─── Supplied records ───
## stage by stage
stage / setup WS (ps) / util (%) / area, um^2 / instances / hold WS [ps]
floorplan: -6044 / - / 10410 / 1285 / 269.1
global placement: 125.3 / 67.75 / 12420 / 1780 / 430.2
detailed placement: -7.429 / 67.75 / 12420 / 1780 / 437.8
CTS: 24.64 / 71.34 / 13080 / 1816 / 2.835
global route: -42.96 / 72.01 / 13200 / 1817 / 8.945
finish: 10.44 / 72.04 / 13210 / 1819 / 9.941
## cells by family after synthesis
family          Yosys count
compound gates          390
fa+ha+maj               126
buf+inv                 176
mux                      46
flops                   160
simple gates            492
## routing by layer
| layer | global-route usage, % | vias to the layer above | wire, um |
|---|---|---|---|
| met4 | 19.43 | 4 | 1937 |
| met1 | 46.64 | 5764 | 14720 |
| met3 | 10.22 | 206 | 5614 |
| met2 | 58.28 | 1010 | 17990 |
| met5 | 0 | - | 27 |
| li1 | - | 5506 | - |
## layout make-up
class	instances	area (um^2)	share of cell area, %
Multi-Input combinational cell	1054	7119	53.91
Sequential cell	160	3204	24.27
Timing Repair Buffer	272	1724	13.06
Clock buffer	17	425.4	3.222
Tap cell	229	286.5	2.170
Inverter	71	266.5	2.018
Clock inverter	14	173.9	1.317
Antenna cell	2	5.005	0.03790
[config.mk]
export PLATFORM = sky130hd
export DESIGN_NAME = hawk_cpu_ovrd_ctrl
export DESIGN_NICKNAME = d
export VERILOG_FILES = /design/src/rtl/hacd_pkg.sv /design/src/rtl/hawk_cpu_ovrd_ctrl.sv
export SDC_FILE = /design/constraint.sdc
export NUM_CORES = 2
export LEC_CHECK = 0
export BUFFER_PORTS_ARGS = -buffer_cell sky130_fd_sc_hd__buf_4
export CAP_MARGIN = 20
export CORE_MARGIN = 3
export CORE_UTILIZATION = 40
export CTS_CLUSTER_SIZE = 20
export DETAILED_ROUTE_END_ITERATION = 16
export HOLD_SLACK_MARGIN = 0.05
export PLACE_DENSITY = 0.55
export SLEW_MARGIN = 0
export SYNTH_ARGS = -nofsm -noshare
export SYNTH_HDL_FRONTEND = slang
export SYNTH_SLANG_ARGS = --single-unit
[constraint.sdc]
create_clock -name clk -period 24.7 [get_ports clk]
set_input_delay 4.94 -clock clk [delete_from_list [all_inputs] [get_ports clk]]
set_output_delay 4.94 -clock clk [all_outputs]
set_load 0.02 [all_outputs]
$ cat config.mk
export PLATFORM = sky130hd
export DESIGN_NAME = unidad_de_control_multiciclo
export DESIGN_NICKNAME = d
export VERILOG_FILES = /design/src/rtl/unidad_de_control_multiciclo.sv
export SDC_FILE = /design/constraint.sdc
export NUM_CORES = 1
export LEC_CHECK = 0
export BUFFER_PORTS_ARGS = -buffer_cell sky130_fd_sc_hd__buf_2
export CAP_MARGIN = 0
export CORE_ASPECT_RATIO = 0.75
export CORE_UTILIZATION = 32
export DETAILED_ROUTE_END_ITERATION = 10
export PLACE_DENSITY_LB_ADDON = 0.05
export SYNTH_ARGS = -nofsm -noshare
export SYNTH_HDL_FRONTEND = slang
export SYNTH_SLANG_ARGS = --single-unit
export TNS_END_PERCENT = 10
$ cat constraint.sdc
create_clock -name clk -period 1.3 [get_ports clk]
set_input_delay 0.26 -clock clk [delete_from_list [all_inputs] [get_ports clk]]
set_output_delay 0.26 -clock clk [all_outputs]
set_load 0.01 [all_outputs]
$ cat src/rtl/unidad_de_control_multiciclo.sv
// Multicycle MIPS control unit: sequences fetch/decode/execute/memory/write-back
// over a shared-memory datapath, with a memory-ready handshake and illegal-opcode flag.
module unidad_de_control_multiciclo #(
   parameter int OP_W        = 6,
   parameter int ALUOP_W     = 3,
   parameter bit MEM_WAIT_EN = 1'b1
) (
   input  logic               clk,
   input  logic               rst_n,
   input  logic [OP_W-1:0]    op,
   input  logic               MemReady,
   output logic               PCWrite,
   output logic               Branch,
   output logic [1:0]         PCSrc,
   output logic               IorD,
   output logic               MemRead,
   output logic               MemToWrite,
   output logic               IRWrite,
   output logic               MemToReg,
   output logic               RegDst,
   output logic               RegWrite,
   output logic               AluSrcA,
   output logic [1:0]         AluSrcB,
   output logic [ALUOP_W-1:0] AluOp,
   output logic               IllegalOp,
   output logic [3:0]         State
);

   // Handshake: a memory request (MemRead or MemToWrite) is held constant
   // until MemReady is seen high in the same cycle; the transfer completes on
   // that clock edge and the FSM advances.

   typedef enum logic [3:0] {
      S_IDLE   = 4'd0,
      S_FETCH  = 4'd1,
      S_DECODE = 4'd2,
      S_MEMADR = 4'd3,
      S_MEMRD  = 4'd4,
      S_MEMWB  = 4'd5,
      S_MEMWR  = 4'd6,
      S_EXEC_R = 4'd7,
      S_RWB    = 4'd8,
      S_BRANCH = 4'd9,
      S_EXEC_I = 4'd10,
      S_IWB    = 4'd11,
      S_JUMP   = 4'd12
   } state_t;

   localparam logic [OP_W-1:0] OP_RTYPE = OP_W'(6'b000000);
   localparam logic [OP_W-1:0] OP_LW    = OP_W'(6'b100011);
   localparam logic [OP_W-1:0] OP_SW    = OP_W'(6'b101011);
   localparam logic [OP_W-1:0] OP_BEQ   = OP_W'(6'b000100);
   localparam logic [OP_W-1:0] OP_ADDI  = OP_W'(6'b001000);
   localparam logic [OP_W-1:0] OP_ANDI  = OP_W'(6'b001100);
   localparam logic [OP_W-1:0] OP_ORI   = OP_W'(6'b001101);
   localparam logic [OP_W-1:0] OP_SLTI  = OP_W'(6'b001010);
   localparam logic [OP_W-1:0] OP_J     = OP_W'(6'b000010);

   localparam logic [ALUOP_W-1:0] ALU_ADD   = ALUOP_W'(3'b000);
   localparam logic [ALUOP_W-1:0] ALU_RTYPE = ALUOP_W'(3'b001);
   localparam logic [ALUOP_W-1:0] ALU_SUB   = ALUOP_W'(3'b010);
   localparam logic [ALUOP_W-1:0] ALU_AND   = ALUOP_W'(3'b011);
   localparam logic [ALUOP_W-1:0] ALU_OR    = ALUOP_W'(3'b100);
   localparam logic [ALUOP_W-1:0] ALU_SLT   = ALUOP_W'(3'b101);

   state_t r_state;

   logic w_mem_ready;
   logic w_is_r;
   logic w_is_mem;
   logic w_is_sw;
   logic w_is_beq;
   logic w_is_ialu;
   logic w_is_j;
   logic w_illegal;

   // Without wait support, every memory access completes in its first cycle.
   assign w_mem_ready = MEM_WAIT_EN ? MemReady : 1'b1;

   assign w_is_r    = (op == OP_RTYPE);
   assign w_is_sw   = (op == OP_SW);
   assign w_is_mem  = (op == OP_LW) || w_is_sw;
   assign w_is_beq  = (op == OP_BEQ);
   assign w_is_ialu = (op == OP_ADDI) || (op == OP_ANDI) ||
                      (op == OP_ORI)  || (op == OP_SLTI);
   assign w_is_j    = (op == OP_J);
   assign w_illegal = !(w_is_r || w_is_mem || w_is_beq || w_is_ialu || w_is_j);

   always_ff @(posedge clk or negedge rst_n) begin
      if (!rst_n) begin
         r_state <= S_IDLE;
      end else begin
         case (r_state)
            S_IDLE:   r_state <= S_FETCH;
            S_FETCH:  if (w_mem_ready) r_state <= S_DECODE;
            S_DECODE: begin
               if (w_is_r)         r_state <= S_EXEC_R;
               else if (w_is_mem)  r_state <= S_MEMADR;
               else if (w_is_beq)  r_state <= S_BRANCH;
               else if (w_is_ialu) r_state <= S_EXEC_I;
               else if (w_is_j)    r_state <= S_JUMP;
               else                r_state <= S_FETCH;
            end
            S_MEMADR: r_state <= w_is_sw ? S_MEMWR : S_MEMRD;
            S_MEMRD:  if (w_mem_ready) r_state <= S_MEMWB;
            S_MEMWB:  r_state <= S_FETCH;
            S_MEMWR:  if (w_mem_ready) r_state <= S_FETCH;
            S_EXEC_R: r_state <= S_RWB;
            S_RWB:    r_state <= S_FETCH;
            S_BRANCH: r_state <= S_FETCH;
            S_EXEC_I: r_state <= S_IWB;
            S_IWB:    r_state <= S_FETCH;
            S_JUMP:   r_state <= S_FETCH;
            default:  r_state <= S_FETCH;
         endcase
      end
   end

   // Outputs decode from the state register; only the FETCH-cycle
   // IRWrite/PCWrite also look at the memory handshake.
   always_comb begin
      PCWrite    = 1'b0;
      Branch     = 1'b0;
      PCSrc      = 2'd0;
      IorD       = 1'b0;
      MemRead    = 1'b0;
      MemToWrite = 1'b0;
      IRWrite    = 1'b0;
      MemToReg   = 1'b0;
      RegDst     = 1'b0;
      RegWrite   = 1'b0;
      AluSrcA    = 1'b0;
      AluSrcB    = 2'd0;
      AluOp      = ALU_ADD;
      IllegalOp  = 1'b0;
      case (r_state)
         S_FETCH: begin
            MemRead = 1'b1;
            AluSrcB = 2'd1;
            IRWrite = w_mem_ready;
            PCWrite = w_mem_ready;
         end
         S_DECODE: begin
            AluSrcB   = 2'd3;
            IllegalOp = w_illegal;
         end
         S_MEMADR: begin
            AluSrcA = 1'b1;
            AluSrcB = 2'd2;
         end
         S_MEMRD: begin
            MemRead = 1'b1;
            IorD    = 1'b1;
         end
         S_MEMWB: begin
            RegWrite = 1'b1;
            MemToReg = 1'b1;
         end
         S_MEMWR: begin
            MemToWrite = 1'b1;
            IorD       = 1'b1;
         end
         S_EXEC_R: begin
            AluSrcA = 1'b1;
            AluOp   = ALU_RTYPE;
         end
         S_RWB: begin
            RegWrite = 1'b1;
            RegDst   = 1'b1;
         end
         S_BRANCH: begin
            AluSrcA = 1'b1;
            AluOp   = ALU_SUB;
            Branch  = 1'b1;
            PCSrc   = 2'd1;
         end
         S_EXEC_I: begin
            AluSrcA = 1'b1;
            AluSrcB = 2'd2;
            if (op == OP_ANDI)      AluOp = ALU_AND;
            else if (op == OP_ORI)  AluOp = ALU_OR;
            else if (op == OP_SLTI) AluOp = ALU_SLT;
            else                    AluOp = ALU_ADD;
         end
         S_IWB: begin
            RegWrite = 1'b1;
         end
         S_JUMP: begin
            PCWrite = 1'b1;
            PCSrc   = 2'd2;
         end
         default: begin
         end
      endcase
   end

   assign State = r_state;

endmodule

==> results of run 1 <==
## metal layers
metal,routed length (um),GRT usage,up-vias
li1,-,-,425
met2,1049,0.4019,27
met5,0,0,-
met3,89,0.03409,4
met4,29,0.07237,0
met1,919,0.2489,399
## final cells by class
| cell class | count | area [um2] | share of cell area |
|---|---|---|---|
| timing repair buffer | 59 | 425.4 | 0.3696 |
| clock buffer | 3 | 22.52 | 0.01957 |
| multi-input combinational | 76 | 566.8 | 0.4924 |
| tap | 22 | 27.53 | 0.02391 |
| sequential | 4 | 105.1 | 0.09130 |
| inverter | 1 | 3.754 | 0.003261 |
## cells in the mapped netlist
library cell	count	area share
nor2_1	15	0.091
nand2_1	9	0.055
a21oi_1	7	0.057
nor3_1	7	0.057
buf_2	5	0.041
nand2b_1	5	0.051
dfrtp_1	4	0.16
nand3b_1	3	0.037
nor2b_1	3	0.030
o21ai_0	3	0.024
clkbuf_1	2	0.012
nand4_1	2	0.020
o22ai_1	2	0.020
a2111oi_4	1	0.045
a21boi_1	1	0.012
a2bb2oi_1	1	0.014
a31o_1	1	0.014
a31o_2	1	0.014
a31oi_1	1	0.010
a41oi_1	1	0.014
and3_1	1	0.010
buf_4	1	0.012
buf_6	1	0.018
inv_1	1	0.0061
nand3_1	1	0.0081
nand4b_1	1	0.014
nor2b_4	1	0.022
nor3b_1	1	0.012
nor3b_2	1	0.020
nor4_1	1	0.010
o21bai_1	1	0.012
o311ai_1	1	0.014
o31ai_2	1	0.020
or2_1	1	0.010
xnor2_1	1	0.014
xor2_1	1	0.014
## through the flow
stage	worst slack [ns]	TNS, ns	total power [W]	util	hold slack, ns
after floorplan	-0.06440	-0.2293	0.0009637	-	-0.03559
after global placement	-0.1265	-0.7388	0.001436	0.5505	0.06480
after detailed placement	-0.1420	-0.9174	0.001467	0.5505	0.06766
after CTS	-0.2852	-3.698	0.001937	0.6429	0.3579
after global routing	-0.3525	-4.912	0.002112	0.6493	0.3880
final	-0.2840	-3.660	0.001955	0.6493	0.3465
## critical path, delay by kind of cell (launching register included)
family	cells	cell delay, ns
AND/OR/NAND/NOR	3	0.51
buffers and inverters	1	0.12
flip-flops	1	0.45
## report_power, final
part | switching [W] | internal (W)
Clock | 0.0000546 | 0.000103
Combinational | 0.000723 | 0.000808
Sequential | 0.0000875 | 0.000178
Total | 0.000865 | 0.00109
## worst max path at each step
stage          depth (start not counted)  startpoint  endpoint
3_3_place_gp                           6       op[0]  State[0]
5_1_grt                                5    State[2]   MemRead
4_1_cts                                4    State[0]   PCWrite
2_1_floorplan                          4    State[0]   MemRead
3_5_place_dp                           6       op[0]  State[0]
6_report                               4    State[0]   PCWrite
## layout by cell type (no fill, tap or decap), drive strengths merged
cell type | synthesis | layout
a21boi | 1 | 1
nand3 | 1 | 1
nand4 | 2 | 2
xor2 | 1 | 1
a41oi | 1 | 1
inv | 1 | 1
dfrtp | 4 | 4
o31ai | 1 | 1
nor2 | 15 | 15
a31o | 2 | 2
nor3b | 2 | 2
o21ai | 3 | 3
a2bb2oi | 1 | 1
nor4 | 1 | 1
clkbuf | 2 | 3
a21oi | 7 | 7
nor2b | 4 | 4
buf | 7 | 58
nand2b | 5 | 5
or2 | 1 | 1
o311ai | 1 | 1
a31oi | 1 | 1
nor3 | 7 | 7
a2111oi | 1 | 1
nand2 | 9 | 9
o21bai | 1 | 1
nand4b | 1 | 1
dlygate4sd3 | 0 | 1
xnor2 | 1 | 1
o22ai | 2 | 2
nand3b | 3 | 3
and3 | 1 | 1
## logic make-up (layout without fill, tap and decap cells)
kind of cell | Yosys count | count (layout)
XOR/XNOR | 2 | 2
buffers and inverters | 10 | 63
AO/OA/AOI/OAI | 22 | 22
flip-flops | 4 | 4
AND/OR/NAND/NOR | 52 | 52
## what timing repair did
item,in CTS,in global routing
endpoints found under the hold margin,4,0
setup buffers,1,0
pin swaps,8,3
endpoints found under the setup margin,20,21
resized for setup,29,2
hold buffers,1,0
==> results.tsv, run 1 <==
metric	value	unit
kind of critical path	reg2out	
largest stage delay on the critical path	0.45	ns
cts bufs inserted	3	
R2R Setup Slk	0.07	ns
design area	1151	um2
post-DR vias/cell	5.182	
unrepaired setup endpoints after global routing	yes	
Final Slew Violations	0	
Max Clk Rate	631.3	MHz
vias	855	
first-pass GRT wire length	3215	um
pin count of the biggest net entering global routing	12	
Peak VDD IR	0.9964	mV
P_leak	0.5284	nW
maximum clock insertion buffer count	2	
gr usage total	0.2126	
R2R depth	5	
max_cap viols	0	
TritonCTS Sinks	4	
worst setup margin	-0.2840	ns
post-synth net total	99	
Syn Std Cell Area	616.8	um2
synthesized flop and latch total	4	
vias in the first global route	733	
cell total after placement	160	
Finished Layout Cells	165	
DRT iter0 DRCs	10	
NumNets Final	154	
I/O pin count	31	
RR Endpoint	State[0]	
Worst Hold Class	in2async	
gp weighted congestion	0.7516	
worst r2r src	State[2]	
Max-slew headroom	0.7976	
# rows	13	
Core ar.	1773	um2
Worst-path clk slew	0.04	ns
Initial DRT Pass Iterations	4	
crit path max fanout	6	
WP data arrival	1.32	ns
H-tree levels	1	
DIE HEIGHT	40.02	um
antenna violations before repair	0	
GR Overflow Total	0	
drt total wl	2087	um
post-synth cell types	36	
Seq/Total Area, Yosys	0.1623	
Cell Area, Placed	975.9	um2
PortBufs	30	
crit share post-route	1.218	
violated checks	negative setup slack	
Final Setup Violations	19	
count of warnings emitted by yosys	0	
DP Wirelength	1639	um
Fill cells	168	
effective utilization at floorplan	0.3479	
area grow syn2layout	86.61	%
worst clock skew	0.006051	ns
Clock Latency Late Sink	0.24	ns
startpoint types	register	
root buf cell	clkbuf_4	
combinational family with the most area after synthesis	simple AND/OR/NAND/NOR gates	
mean area per synthesized cell	6.854	um2
nature of the critical path endpoint	primary output	
Post-Synth XOR/XNOR Area	0.02840	
mux contribution to synthesized area	0	
cells after synthesis	90	
PwrDens	1698	nW/um2
Tmin final	1.584	ns
drt drc	0	
# diodes	0	
Routed WL per cell	12.65	um
die area	2109	um2
WP data required	1.04	ns
post-route ant nets	0	
Compound-Gate Fraction of Synth Area	0.2718	
CP Cell Sequence	nor2b_4 > and3_4 > or2_4 > buf_6	
Post-Synth Adder-Cell Area	0	
run status	finished with violations	
final hold vios	0	
layout cell share with drive strength beyond 1	0.6154	
number of flip-flops in the largest register	4	
Die W	52.70	um
CP max-delay cell	dfrtp_2	
Synth Area in Simple Gates	0.4483	
CTS tree	yes	
Slew @ Worst Pin	0.3022	ns
(Power assumes the default switching activity.)
==> run 2, diff against run 1 <==
--- a/config.mk
+++ b/config.mk
@@ -8,3 +8,3 @@
 export BUFFER_PORTS_ARGS = -buffer_cell sky130_fd_sc_hd__buf_2
-export CAP_MARGIN = 0
+export CAP_MARGIN = 20
 export CORE_ASPECT_RATIO = 0.75
--- a/constraint.sdc
+++ b/constraint.sdc
@@ -3,2 +3,2 @@
 set_output_delay 0.26 -clock clk [all_outputs]
-set_load 0.01 [all_outputs]
+set_load 0.05 [all_outputs]
==> run 2 against run 1 <==
The run still ends with negative setup slack left; hold slack better by 0.029 ns; sequential cell count did not move; worst setup slack got worse by 0.090 ns; core utilization is 15 points higher; register-to-register slack worse by 0.13 ns; clock skew shrank 0.0032 ns; critical path type unchanged; critical endpoint unchanged; largest power group unchanged.
==> results.tsv, run 2 (synthesis results as in run 1) <==
metric	value	unit	change
Die W	52.70	um	unchanged
final hold vios	0		unchanged
Slew @ Worst Pin	0.3663	ns	was 0.3022 ns
post-route ant nets	0		unchanged
Tmin final	1.674	ns	was 1.584 ns
Core ar.	1773	um2	unchanged
Final Setup Violations	21		was 19
Met2 Wirelength	1135	um	was 1049 um
vias	855		unchanged
worst clock skew	0.002822	ns	was 0.006051 ns
run status	finished with violations		unchanged
area grow syn2layout	129.0	%	was 86.61%
# diodes	0		unchanged
nature of the critical path endpoint	primary output		unchanged
Worst-path clk slew	0.04	ns	about the same
DRT iter0 DRCs	7		was 10
design area	1413	um2	was 1151 um2
cts bufs inserted	3		unchanged
root buf cell	clkbuf_4		unchanged
violated checks	negative setup slack		unchanged
effective utilization at floorplan	0.3479		unchanged
post-DR vias/cell	5.000		was 5.182
I/O pin count	31		unchanged
antenna violations before repair	0		unchanged
most common cell after layout, fill and taps aside	buf_4		was buf_2
Clock Latency Late Sink	0.23	ns	was 0.24 ns
gr usage total	0.2278		was 0.2126
PwrDens	2190	nW/um2	was 1698 nW/um2
Final Slew Violations	0		unchanged
Max-slew headroom	0.7558		was 0.7976
Top Layer Used	met3		was met4
WP data required	1.04	ns	about the same
setup TNS	-5.608	ns	was -3.660 ns
crit share post-route	1.287		was 1.218
number of flip-flops in the largest register	4		unchanged
Cell Area, Placed	1167	um2	was 975.9 um2
P_leak	0.6065	nW	was 0.5284 nW
kind of critical path	reg2out		unchanged
vias in the first global route	793		was 733
drt total wl	2129	um	was 2087 um
most frequent cells in the layout	buf_4, buf_6, nor2_1, nand2_1, buf_2		was buf_2, buf_4, nor2_1
metal3 WL	57	um	was 89 um
Peak VDD IR	1.667	mV	was 0.9964 mV
DIE HEIGHT	40.02	um	unchanged
CTS tree	yes		unchanged
TritonCTS Sinks	4		unchanged
Routed WL per cell	12.45	um	was 12.65 um
GR Overflow Total	0		unchanged
die area	2109	um2	unchanged
first-pass GRT wire length	3450	um	was 3215 um
maximum clock insertion buffer count	2		unchanged
DP Wirelength	1592	um	was 1639 um
Worst Hold Class	in2async		unchanged
PortBufs	30		unchanged
Fill cells	121		was 168
Max Clk Rate	597.5	MHz	was 631.3 MHz
crit path max fanout	7		was 6
max_cap viols	0		unchanged
gp weighted congestion	0.8048		was 0.7516
wire length on met1	936	um	was 919 um
startpoint types	register		unchanged
pin count of the biggest net entering global routing	10		was 12
layout cell share with drive strength beyond 1	0.7114		was 0.6154
unrepaired setup endpoints after global routing	yes		unchanged
NumNets Final	160		was 154
dpl ws	-0.3393	ns	was -0.1420 ns
H-tree levels	1		unchanged
Initial DRT Pass Iterations	4		unchanged
worst setup margin	-0.3737	ns	was -0.2840 ns
# rows	13		unchanged
WP data arrival	1.41	ns	was 1.32 ns
drt drc	0		unchanged
## run 2: changes by cell type in the layout (fill, tap and decap cells not counted), moves of 3 or more
cell	change
a21oi_1	-3
buf_2	-18
buf_4	+13
buf_6	+8
nor2_1	-5
nor2_2	+4
nor3_4	+4
## run 2: timing repair
action                                  CTS  global route
buffers inserted                          0             1
pin swaps                                 6             3
hold endpoints to repair                  4             0
gates resized for setup                  51            13
hold buffers                              1             0
endpoints found under the setup margin   23            25
## run 2: critical path: stages (launching register included)
cell     delay (ns)
dfrtp_2        0.47
nor2b_4        0.16
and3_4         0.18
or2_4          0.23
buf_8          0.15
## run 2: layout make-up
cell class	instances	area (um2)	area share
inverters	1	3.754	0.002657
clock buffers	3	22.52	0.01594
flip-flops and latches	4	105.1	0.07440
well taps	22	27.53	0.01949
multi-input cells	76	680.7	0.4818
repair buffers	65	573.1	0.4057
## run 2: per-stage QoR
step,hold WS (ns),instances,util,power (W)
final,0.3750,171,0.7968,0.003094
after global routing,0.3819,171,0.7968,0.003282
after CTS,0.3670,170,0.7692,0.003007
after detailed placement,0.06882,167,0.6584,0.002514
after global placement,0.06414,167,0.6584,0.002481
after floorplan,-0.03559,90,-,0.001889
## run 2: report_power, final
part	switching, W	leakage, nW	internal [W]
clock	0.0000459	0.0138	0.000103
sequential	0.0000897	0.0458	0.000178
combinational	0.00154	0.547	0.00113
## run 2: path summary, 6_finish.rpt
check	start	end	slack, ns	depth (start not counted)
min	rst_n	State[1]	0.38	2
max	State[0]	PCWrite	-0.37	4
min reg2reg	State[3]	State[2]	0.70	2
max in group asynchronous	rst_n	State[0]	0.79	2
min in group clk	MemReady	State[2]	0.51	5
max reg2reg	State[2]	State[0]	-0.06	6
## run 2: metal layers
layer / vias to the layer above / global-route usage
li1: 439 / -
met1: 395 / 0.2879
met2: 21 / 0.4304
met3: 0 / 0.02273
met4: 0 / 0.03947
met5: - / 0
───
## [About this exercise]
The lines to return begin at the first line of the records and end at the line holding "## routing by layer"; please return them exactly, including both, and nothing beyond.

## [Written response]
## stage by stage
stage / setup WS (ps) / util (%) / area, um^2 / instances / hold WS [ps]
floorplan: -6044 / - / 10410 / 1285 / 269.1
global placement: 125.3 / 67.75 / 12420 / 1780 / 430.2
detailed placement: -7.429 / 67.75 / 12420 / 1780 / 437.8
CTS: 24.64 / 71.34 / 13080 / 1816 / 2.835
global route: -42.96 / 72.01 / 13200 / 1817 / 8.945
finish: 10.44 / 72.04 / 13210 / 1819 / 9.941
## cells by family after synthesis
family          Yosys count
compound gates          390
fa+ha+maj               126
buf+inv                 176
mux                      46
flops                   160
simple gates            492
## routing by layer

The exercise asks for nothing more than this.